(Collected data entries)

================================

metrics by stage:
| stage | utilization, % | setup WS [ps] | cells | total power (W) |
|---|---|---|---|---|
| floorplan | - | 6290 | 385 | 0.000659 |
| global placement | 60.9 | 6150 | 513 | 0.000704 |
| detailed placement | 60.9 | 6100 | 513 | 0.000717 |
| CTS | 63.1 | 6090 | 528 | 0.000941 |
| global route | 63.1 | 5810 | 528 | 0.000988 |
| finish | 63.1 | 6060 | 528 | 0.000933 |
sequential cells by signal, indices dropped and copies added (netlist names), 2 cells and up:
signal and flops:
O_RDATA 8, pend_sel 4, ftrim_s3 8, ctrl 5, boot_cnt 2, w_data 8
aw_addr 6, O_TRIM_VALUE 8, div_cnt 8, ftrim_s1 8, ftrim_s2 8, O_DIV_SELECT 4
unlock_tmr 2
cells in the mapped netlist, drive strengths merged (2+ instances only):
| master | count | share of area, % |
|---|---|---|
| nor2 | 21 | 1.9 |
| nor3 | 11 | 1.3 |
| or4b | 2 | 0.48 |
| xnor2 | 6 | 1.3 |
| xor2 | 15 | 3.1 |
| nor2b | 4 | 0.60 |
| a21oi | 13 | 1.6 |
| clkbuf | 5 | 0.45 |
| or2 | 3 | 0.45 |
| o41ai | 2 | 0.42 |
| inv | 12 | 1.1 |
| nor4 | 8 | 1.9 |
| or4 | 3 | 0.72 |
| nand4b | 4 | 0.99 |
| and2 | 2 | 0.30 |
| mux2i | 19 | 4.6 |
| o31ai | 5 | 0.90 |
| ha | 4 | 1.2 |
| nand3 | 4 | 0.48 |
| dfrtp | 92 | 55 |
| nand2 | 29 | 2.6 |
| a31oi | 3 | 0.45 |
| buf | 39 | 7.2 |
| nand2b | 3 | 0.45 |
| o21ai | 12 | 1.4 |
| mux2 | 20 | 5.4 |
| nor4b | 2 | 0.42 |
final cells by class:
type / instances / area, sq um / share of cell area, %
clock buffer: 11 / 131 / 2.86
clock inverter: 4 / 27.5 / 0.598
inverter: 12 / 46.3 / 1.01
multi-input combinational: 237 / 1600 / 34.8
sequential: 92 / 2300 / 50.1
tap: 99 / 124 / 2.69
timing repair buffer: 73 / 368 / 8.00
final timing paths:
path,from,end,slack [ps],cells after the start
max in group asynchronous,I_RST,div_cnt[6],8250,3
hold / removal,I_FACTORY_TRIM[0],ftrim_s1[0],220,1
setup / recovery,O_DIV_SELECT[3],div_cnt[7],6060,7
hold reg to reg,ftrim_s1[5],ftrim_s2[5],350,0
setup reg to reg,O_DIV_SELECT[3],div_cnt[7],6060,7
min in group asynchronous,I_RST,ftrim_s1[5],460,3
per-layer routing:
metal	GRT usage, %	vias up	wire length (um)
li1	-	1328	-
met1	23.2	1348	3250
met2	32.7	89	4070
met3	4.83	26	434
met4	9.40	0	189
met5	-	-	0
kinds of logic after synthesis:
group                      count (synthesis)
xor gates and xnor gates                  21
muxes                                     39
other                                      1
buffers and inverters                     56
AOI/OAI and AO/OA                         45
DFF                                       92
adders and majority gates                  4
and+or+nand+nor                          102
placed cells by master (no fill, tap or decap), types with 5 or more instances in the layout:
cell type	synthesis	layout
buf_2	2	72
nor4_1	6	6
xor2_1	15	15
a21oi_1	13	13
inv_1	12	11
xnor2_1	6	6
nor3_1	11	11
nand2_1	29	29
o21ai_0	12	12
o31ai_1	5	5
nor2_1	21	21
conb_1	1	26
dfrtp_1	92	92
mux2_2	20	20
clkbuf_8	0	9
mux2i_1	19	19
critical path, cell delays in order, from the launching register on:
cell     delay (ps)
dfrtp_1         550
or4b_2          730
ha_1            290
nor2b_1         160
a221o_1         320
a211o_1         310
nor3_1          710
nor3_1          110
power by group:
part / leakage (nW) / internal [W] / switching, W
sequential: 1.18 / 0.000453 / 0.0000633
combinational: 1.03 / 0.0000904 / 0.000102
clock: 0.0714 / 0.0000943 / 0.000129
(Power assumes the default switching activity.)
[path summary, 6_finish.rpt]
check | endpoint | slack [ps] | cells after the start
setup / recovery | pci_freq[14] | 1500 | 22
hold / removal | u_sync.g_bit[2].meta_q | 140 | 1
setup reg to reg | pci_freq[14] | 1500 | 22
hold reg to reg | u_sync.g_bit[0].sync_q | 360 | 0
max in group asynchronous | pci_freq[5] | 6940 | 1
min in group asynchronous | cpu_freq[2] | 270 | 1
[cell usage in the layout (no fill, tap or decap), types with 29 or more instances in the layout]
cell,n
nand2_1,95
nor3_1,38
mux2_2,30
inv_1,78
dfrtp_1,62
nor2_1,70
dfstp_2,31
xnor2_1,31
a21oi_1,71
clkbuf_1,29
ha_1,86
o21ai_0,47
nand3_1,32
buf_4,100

================================

## Exercise goal
The stretch of entries above that starts with the line containing "nor4 | 8 | 1.9 |" and goes on through the line containing "combinational: 1.03 / 0.0000904 / 0.000102" is to be transcribed exactly, and no other line is to be transcribed.

## Reply
| nor4 | 8 | 1.9 |
| or4 | 3 | 0.72 |
| nand4b | 4 | 0.99 |
| and2 | 2 | 0.30 |
| mux2i | 19 | 4.6 |
| o31ai | 5 | 0.90 |
| ha | 4 | 1.2 |
| nand3 | 4 | 0.48 |
| dfrtp | 92 | 55 |
| nand2 | 29 | 2.6 |
| a31oi | 3 | 0.45 |
| buf | 39 | 7.2 |
| nand2b | 3 | 0.45 |
| o21ai | 12 | 1.4 |
| mux2 | 20 | 5.4 |
| nor4b | 2 | 0.42 |
final cells by class:
type / instances / area, sq um / share of cell area, %
clock buffer: 11 / 131 / 2.86
clock inverter: 4 / 27.5 / 0.598
inverter: 12 / 46.3 / 1.01
multi-input combinational: 237 / 1600 / 34.8
sequential: 92 / 2300 / 50.1
tap: 99 / 124 / 2.69
timing repair buffer: 73 / 368 / 8.00
final timing paths:
path,from,end,slack [ps],cells after the start
max in group asynchronous,I_RST,div_cnt[6],8250,3
hold / removal,I_FACTORY_TRIM[0],ftrim_s1[0],220,1
setup / recovery,O_DIV_SELECT[3],div_cnt[7],6060,7
hold reg to reg,ftrim_s1[5],ftrim_s2[5],350,0
setup reg to reg,O_DIV_SELECT[3],div_cnt[7],6060,7
min in group asynchronous,I_RST,ftrim_s1[5],460,3
per-layer routing:
metal	GRT usage, %	vias up	wire length (um)
li1	-	1328	-
met1	23.2	1348	3250
met2	32.7	89	4070
met3	4.83	26	434
met4	9.40	0	189
met5	-	-	0
kinds of logic after synthesis:
group                      count (synthesis)
xor gates and xnor gates                  21
muxes                                     39
other                                      1
buffers and inverters                     56
AOI/OAI and AO/OA                         45
DFF                                       92
adders and majority gates                  4
and+or+nand+nor                          102
placed cells by master (no fill, tap or decap), types with 5 or more instances in the layout:
cell type	synthesis	layout
buf_2	2	72
nor4_1	6	6
xor2_1	15	15
a21oi_1	13	13
inv_1	12	11
xnor2_1	6	6
nor3_1	11	11
nand2_1	29	29
o21ai_0	12	12
o31ai_1	5	5
nor2_1	21	21
conb_1	1	26
dfrtp_1	92	92
mux2_2	20	20
clkbuf_8	0	9
mux2i_1	19	19
critical path, cell delays in order, from the launching register on:
cell     delay (ps)
dfrtp_1         550
or4b_2          730
ha_1            290
nor2b_1         160
a221o_1         320
a211o_1         310
nor3_1          710
nor3_1          110
power by group:
part / leakage (nW) / internal [W] / switching, W
sequential: 1.18 / 0.000453 / 0.0000633
combinational: 1.03 / 0.0000904 / 0.000102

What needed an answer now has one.